Which lines of the records below contain the word "paddr"? Copy each of them out.

^^^^

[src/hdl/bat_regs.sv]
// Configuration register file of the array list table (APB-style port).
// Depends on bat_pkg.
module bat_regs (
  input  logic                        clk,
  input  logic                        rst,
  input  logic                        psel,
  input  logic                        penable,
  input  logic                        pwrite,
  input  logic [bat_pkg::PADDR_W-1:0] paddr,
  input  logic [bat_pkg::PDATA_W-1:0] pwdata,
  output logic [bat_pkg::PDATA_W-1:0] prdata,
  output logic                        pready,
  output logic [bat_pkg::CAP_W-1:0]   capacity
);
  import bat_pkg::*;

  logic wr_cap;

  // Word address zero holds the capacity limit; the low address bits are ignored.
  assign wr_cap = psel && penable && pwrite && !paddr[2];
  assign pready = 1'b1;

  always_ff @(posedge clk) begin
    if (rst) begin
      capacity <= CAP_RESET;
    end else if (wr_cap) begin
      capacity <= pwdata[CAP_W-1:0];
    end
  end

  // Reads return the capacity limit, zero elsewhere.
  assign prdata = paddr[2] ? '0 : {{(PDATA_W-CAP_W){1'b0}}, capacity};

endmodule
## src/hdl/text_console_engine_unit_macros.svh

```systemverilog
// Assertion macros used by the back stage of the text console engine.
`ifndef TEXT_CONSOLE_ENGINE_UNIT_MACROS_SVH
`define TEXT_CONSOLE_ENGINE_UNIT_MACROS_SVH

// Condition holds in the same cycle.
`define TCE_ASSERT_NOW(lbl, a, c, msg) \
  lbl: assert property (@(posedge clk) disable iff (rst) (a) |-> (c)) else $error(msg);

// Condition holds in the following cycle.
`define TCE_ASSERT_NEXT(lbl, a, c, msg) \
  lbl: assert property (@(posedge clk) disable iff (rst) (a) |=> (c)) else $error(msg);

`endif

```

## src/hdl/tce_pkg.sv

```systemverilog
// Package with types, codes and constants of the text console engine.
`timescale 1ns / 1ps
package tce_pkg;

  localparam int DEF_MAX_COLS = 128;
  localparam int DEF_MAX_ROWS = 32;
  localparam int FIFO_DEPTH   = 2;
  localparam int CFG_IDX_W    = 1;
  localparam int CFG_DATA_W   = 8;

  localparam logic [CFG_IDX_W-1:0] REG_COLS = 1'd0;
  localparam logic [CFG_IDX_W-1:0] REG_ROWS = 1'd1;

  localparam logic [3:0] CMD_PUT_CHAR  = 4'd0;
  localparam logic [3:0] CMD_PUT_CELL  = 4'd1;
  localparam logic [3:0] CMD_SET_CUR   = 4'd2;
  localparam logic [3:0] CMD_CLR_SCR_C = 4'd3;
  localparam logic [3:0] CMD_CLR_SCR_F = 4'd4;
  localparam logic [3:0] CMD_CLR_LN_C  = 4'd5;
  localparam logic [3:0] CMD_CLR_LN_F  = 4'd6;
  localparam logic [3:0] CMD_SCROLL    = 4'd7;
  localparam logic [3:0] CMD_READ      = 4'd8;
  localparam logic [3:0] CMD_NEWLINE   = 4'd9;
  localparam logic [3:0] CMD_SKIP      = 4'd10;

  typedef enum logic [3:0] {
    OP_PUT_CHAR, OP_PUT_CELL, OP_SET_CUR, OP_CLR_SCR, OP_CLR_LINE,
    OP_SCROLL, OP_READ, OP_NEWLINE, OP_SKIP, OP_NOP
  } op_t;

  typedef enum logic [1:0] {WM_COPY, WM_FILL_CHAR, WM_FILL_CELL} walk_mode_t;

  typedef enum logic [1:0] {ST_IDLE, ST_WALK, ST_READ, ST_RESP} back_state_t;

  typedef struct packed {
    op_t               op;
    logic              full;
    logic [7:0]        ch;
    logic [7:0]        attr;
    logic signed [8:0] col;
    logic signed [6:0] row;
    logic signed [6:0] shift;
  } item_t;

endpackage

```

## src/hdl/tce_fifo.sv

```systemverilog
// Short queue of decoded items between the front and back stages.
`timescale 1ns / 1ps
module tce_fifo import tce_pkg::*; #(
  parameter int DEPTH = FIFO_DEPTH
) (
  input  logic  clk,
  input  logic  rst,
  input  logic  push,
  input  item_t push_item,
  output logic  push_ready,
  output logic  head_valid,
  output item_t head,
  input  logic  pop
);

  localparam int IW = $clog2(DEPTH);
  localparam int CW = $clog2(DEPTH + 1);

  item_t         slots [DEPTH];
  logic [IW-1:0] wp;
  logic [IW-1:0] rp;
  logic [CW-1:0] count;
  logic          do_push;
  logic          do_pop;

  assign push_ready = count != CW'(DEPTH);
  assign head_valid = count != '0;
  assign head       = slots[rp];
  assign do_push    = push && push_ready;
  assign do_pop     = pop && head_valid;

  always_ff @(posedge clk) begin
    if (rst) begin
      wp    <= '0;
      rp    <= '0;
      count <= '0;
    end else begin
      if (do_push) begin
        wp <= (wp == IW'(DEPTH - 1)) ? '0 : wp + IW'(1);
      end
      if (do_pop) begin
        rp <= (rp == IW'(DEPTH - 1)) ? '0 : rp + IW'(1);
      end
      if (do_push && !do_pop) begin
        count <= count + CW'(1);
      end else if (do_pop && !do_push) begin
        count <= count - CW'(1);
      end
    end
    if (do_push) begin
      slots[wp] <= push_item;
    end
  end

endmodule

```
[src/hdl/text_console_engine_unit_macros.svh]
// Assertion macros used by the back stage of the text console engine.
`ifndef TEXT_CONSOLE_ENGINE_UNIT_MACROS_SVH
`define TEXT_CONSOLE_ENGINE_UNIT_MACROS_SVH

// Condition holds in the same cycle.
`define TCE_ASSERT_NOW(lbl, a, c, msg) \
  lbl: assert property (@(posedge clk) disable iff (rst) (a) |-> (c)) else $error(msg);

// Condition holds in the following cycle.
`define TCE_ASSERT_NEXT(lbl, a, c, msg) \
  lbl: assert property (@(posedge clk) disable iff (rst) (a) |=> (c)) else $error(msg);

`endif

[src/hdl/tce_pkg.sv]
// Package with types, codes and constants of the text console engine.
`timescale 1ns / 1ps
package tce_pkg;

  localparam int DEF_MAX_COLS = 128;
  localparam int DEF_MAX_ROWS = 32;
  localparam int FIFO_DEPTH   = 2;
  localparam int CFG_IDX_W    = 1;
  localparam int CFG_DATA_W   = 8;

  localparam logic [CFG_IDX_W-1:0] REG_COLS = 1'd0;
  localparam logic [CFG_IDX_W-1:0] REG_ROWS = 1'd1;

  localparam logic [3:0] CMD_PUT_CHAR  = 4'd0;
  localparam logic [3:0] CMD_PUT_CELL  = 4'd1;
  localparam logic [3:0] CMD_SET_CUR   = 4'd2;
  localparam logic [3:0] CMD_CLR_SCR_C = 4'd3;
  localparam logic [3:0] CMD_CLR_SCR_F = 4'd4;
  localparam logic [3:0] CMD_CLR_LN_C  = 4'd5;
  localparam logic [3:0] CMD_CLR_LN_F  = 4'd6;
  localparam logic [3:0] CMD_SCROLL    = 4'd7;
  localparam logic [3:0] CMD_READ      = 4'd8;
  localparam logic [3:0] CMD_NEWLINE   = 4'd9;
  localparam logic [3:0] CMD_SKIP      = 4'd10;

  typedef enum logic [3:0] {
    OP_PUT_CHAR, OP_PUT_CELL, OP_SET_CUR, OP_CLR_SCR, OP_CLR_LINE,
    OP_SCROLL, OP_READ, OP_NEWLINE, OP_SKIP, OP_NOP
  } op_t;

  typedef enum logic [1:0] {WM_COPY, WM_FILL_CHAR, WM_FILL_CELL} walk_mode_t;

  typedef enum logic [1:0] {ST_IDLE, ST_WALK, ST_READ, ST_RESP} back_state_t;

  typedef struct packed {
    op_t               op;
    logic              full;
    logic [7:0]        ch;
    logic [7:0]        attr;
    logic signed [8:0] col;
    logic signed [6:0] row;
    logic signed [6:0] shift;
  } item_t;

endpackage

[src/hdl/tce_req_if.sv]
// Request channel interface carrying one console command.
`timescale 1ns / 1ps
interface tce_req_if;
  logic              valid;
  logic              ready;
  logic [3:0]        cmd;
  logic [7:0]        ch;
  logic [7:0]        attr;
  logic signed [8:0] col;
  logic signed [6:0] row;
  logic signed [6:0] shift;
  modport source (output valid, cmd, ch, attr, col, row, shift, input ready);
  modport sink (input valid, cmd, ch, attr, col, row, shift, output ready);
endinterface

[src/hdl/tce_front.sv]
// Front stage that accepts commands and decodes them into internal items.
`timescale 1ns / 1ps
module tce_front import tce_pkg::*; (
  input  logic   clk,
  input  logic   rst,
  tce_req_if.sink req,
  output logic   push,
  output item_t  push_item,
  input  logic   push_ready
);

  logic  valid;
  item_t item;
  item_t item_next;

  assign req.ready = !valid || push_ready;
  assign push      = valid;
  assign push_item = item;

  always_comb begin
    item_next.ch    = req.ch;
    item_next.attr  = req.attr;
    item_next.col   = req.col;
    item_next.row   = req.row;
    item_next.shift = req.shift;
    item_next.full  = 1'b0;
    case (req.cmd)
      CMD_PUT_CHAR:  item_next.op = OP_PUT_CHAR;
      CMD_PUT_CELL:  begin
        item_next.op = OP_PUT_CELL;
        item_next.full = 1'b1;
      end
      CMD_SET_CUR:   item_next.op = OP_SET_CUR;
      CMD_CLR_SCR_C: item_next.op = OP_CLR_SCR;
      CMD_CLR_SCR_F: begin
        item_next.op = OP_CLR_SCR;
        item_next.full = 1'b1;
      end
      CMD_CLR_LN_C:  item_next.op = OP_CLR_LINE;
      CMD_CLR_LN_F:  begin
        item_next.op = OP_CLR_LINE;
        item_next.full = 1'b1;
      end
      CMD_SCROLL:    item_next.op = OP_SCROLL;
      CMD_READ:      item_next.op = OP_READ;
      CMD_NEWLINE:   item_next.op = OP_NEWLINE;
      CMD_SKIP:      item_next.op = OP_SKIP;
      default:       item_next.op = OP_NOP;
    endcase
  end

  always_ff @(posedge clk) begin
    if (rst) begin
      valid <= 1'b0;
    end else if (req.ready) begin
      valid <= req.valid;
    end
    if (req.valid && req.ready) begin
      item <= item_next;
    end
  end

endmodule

^^^^

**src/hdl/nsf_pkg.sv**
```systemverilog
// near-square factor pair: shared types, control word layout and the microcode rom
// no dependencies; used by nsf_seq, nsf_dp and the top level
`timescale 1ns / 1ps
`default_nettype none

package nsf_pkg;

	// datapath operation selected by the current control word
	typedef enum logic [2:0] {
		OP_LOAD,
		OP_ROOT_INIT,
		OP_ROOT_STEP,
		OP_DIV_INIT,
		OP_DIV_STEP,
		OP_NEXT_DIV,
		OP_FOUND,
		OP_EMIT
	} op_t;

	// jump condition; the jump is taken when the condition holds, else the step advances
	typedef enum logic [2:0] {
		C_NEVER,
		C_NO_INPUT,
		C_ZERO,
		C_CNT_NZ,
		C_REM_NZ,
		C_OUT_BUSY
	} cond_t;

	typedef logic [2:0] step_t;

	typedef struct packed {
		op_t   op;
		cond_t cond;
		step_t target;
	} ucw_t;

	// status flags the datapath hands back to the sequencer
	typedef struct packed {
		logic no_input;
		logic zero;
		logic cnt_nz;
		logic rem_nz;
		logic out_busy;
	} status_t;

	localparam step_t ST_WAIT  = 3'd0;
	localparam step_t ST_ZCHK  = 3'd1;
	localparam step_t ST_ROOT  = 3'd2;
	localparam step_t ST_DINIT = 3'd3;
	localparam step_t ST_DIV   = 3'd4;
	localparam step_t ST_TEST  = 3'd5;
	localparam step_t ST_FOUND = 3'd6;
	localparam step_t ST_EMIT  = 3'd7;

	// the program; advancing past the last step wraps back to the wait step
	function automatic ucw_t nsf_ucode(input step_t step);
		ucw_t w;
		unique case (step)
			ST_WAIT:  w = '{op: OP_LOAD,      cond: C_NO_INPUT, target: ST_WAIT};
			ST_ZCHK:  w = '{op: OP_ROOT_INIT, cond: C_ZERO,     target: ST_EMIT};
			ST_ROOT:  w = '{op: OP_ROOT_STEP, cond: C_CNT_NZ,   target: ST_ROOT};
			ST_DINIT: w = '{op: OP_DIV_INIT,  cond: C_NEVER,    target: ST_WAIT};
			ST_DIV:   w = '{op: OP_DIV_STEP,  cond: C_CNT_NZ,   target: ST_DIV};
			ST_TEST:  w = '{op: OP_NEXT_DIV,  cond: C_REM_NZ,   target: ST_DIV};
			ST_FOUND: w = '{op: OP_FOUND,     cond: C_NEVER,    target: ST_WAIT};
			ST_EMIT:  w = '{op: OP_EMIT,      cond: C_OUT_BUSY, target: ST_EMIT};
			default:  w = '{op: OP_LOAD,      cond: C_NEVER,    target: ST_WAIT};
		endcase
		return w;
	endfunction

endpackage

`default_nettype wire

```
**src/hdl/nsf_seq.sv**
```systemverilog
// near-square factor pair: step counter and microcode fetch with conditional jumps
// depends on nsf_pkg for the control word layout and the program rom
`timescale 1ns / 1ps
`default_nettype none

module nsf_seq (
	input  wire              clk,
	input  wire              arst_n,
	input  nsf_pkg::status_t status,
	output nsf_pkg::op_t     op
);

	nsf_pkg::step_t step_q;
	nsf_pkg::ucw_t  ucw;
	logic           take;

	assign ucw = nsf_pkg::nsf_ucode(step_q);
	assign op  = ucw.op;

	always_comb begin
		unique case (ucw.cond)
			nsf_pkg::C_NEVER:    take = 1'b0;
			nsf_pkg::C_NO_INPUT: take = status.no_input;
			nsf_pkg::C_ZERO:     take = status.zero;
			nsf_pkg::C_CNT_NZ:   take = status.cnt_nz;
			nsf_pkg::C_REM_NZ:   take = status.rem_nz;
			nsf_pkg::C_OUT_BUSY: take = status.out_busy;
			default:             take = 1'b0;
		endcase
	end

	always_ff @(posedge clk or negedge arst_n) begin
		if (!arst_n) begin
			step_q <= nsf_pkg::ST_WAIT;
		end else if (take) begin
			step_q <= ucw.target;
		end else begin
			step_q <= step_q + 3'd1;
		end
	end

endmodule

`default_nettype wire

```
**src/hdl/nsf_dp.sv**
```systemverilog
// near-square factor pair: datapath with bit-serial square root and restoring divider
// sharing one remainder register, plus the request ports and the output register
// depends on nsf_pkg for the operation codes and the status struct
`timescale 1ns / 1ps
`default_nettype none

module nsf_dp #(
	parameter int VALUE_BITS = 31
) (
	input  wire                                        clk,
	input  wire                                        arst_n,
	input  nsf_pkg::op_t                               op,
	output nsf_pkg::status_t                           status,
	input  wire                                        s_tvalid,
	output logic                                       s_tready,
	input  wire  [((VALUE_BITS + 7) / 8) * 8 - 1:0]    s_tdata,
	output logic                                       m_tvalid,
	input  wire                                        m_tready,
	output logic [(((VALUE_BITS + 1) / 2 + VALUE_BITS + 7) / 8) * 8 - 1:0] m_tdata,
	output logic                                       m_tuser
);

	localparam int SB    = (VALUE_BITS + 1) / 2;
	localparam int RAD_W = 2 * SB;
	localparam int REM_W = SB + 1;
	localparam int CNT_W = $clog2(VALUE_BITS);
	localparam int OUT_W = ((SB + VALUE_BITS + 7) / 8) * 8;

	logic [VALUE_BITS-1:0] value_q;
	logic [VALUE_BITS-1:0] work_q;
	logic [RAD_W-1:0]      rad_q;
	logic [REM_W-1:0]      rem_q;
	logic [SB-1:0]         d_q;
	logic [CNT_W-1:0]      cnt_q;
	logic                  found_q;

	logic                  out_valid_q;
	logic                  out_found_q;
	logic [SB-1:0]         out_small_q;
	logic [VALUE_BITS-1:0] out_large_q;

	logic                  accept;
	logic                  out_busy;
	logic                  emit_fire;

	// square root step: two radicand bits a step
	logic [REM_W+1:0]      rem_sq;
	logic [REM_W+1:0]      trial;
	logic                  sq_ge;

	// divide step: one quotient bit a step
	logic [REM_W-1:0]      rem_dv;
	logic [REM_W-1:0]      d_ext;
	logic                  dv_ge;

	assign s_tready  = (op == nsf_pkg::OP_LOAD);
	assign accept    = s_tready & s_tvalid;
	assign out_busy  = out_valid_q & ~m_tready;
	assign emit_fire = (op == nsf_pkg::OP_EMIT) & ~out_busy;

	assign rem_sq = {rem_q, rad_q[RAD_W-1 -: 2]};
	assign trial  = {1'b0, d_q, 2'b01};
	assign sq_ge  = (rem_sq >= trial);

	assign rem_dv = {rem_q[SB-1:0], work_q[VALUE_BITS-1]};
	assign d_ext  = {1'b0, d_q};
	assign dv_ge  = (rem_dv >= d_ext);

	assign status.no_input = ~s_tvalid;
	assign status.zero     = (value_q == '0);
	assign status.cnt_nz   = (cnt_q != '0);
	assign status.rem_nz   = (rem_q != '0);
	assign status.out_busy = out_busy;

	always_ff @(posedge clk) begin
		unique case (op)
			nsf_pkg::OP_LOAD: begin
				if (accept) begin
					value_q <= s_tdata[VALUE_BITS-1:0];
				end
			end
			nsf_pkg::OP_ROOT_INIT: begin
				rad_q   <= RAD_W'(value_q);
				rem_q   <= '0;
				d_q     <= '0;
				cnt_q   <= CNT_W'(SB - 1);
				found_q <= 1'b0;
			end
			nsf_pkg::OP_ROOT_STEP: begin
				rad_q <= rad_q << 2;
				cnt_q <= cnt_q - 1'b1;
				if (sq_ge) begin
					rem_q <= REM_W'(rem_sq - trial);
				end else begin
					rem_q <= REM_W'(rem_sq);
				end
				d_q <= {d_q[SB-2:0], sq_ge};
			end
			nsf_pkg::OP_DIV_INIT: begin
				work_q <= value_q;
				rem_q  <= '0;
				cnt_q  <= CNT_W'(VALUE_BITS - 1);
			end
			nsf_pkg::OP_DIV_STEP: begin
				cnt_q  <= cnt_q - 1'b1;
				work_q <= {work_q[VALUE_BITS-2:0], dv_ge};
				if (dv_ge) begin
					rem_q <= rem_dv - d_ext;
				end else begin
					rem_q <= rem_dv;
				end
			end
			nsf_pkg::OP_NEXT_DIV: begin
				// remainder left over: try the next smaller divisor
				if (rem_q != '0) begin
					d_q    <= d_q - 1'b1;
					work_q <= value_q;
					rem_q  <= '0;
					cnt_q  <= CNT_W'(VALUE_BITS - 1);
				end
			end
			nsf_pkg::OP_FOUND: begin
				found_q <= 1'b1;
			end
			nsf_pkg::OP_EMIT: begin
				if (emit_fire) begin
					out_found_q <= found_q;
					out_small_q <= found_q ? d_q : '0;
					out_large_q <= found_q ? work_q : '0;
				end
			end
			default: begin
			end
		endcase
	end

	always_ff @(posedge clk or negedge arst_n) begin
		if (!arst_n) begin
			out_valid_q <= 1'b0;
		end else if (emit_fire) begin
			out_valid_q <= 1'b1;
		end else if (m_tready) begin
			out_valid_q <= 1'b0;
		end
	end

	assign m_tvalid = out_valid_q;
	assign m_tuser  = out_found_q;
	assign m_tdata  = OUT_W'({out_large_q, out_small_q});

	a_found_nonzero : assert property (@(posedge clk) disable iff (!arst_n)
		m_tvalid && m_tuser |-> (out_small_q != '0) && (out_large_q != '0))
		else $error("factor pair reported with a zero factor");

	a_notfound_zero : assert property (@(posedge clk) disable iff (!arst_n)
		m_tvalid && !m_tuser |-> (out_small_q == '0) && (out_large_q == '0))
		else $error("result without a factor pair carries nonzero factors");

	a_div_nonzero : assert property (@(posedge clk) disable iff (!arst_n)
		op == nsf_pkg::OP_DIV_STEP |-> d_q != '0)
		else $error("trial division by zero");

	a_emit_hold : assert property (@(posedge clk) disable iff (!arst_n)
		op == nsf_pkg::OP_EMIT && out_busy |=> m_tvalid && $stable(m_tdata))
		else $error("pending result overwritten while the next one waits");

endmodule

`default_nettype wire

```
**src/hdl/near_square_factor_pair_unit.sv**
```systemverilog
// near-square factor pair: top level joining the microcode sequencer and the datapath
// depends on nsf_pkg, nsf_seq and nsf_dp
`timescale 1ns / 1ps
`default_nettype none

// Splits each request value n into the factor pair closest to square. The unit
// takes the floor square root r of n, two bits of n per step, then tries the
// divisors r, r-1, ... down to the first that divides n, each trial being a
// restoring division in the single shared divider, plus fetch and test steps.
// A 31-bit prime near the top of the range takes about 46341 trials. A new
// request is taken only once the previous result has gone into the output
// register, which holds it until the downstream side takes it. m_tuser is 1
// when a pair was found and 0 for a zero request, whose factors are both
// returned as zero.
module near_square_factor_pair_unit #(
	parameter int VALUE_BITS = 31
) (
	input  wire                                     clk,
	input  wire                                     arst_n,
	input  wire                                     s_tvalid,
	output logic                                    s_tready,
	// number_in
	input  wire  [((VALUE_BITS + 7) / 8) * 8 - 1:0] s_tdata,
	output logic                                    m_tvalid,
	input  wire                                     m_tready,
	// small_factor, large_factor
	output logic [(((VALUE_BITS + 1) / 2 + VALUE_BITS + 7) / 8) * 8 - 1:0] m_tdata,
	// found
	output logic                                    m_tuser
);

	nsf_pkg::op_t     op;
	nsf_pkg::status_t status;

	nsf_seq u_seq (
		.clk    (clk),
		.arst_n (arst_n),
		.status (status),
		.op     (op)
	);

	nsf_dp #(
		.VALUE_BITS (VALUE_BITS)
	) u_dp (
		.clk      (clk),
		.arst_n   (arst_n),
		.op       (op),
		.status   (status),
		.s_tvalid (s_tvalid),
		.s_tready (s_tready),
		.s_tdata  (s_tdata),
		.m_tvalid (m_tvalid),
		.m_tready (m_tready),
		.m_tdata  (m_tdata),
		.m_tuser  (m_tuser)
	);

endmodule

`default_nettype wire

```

^^^^

--- SOLUTION FOR THIS EXERCISE ---
  input  logic [bat_pkg::PADDR_W-1:0] paddr,
  assign wr_cap = psel && penable && pwrite && !paddr[2];
  assign prdata = paddr[2] ? '0 : {{(PDATA_W-CAP_W){1'b0}}, capacity};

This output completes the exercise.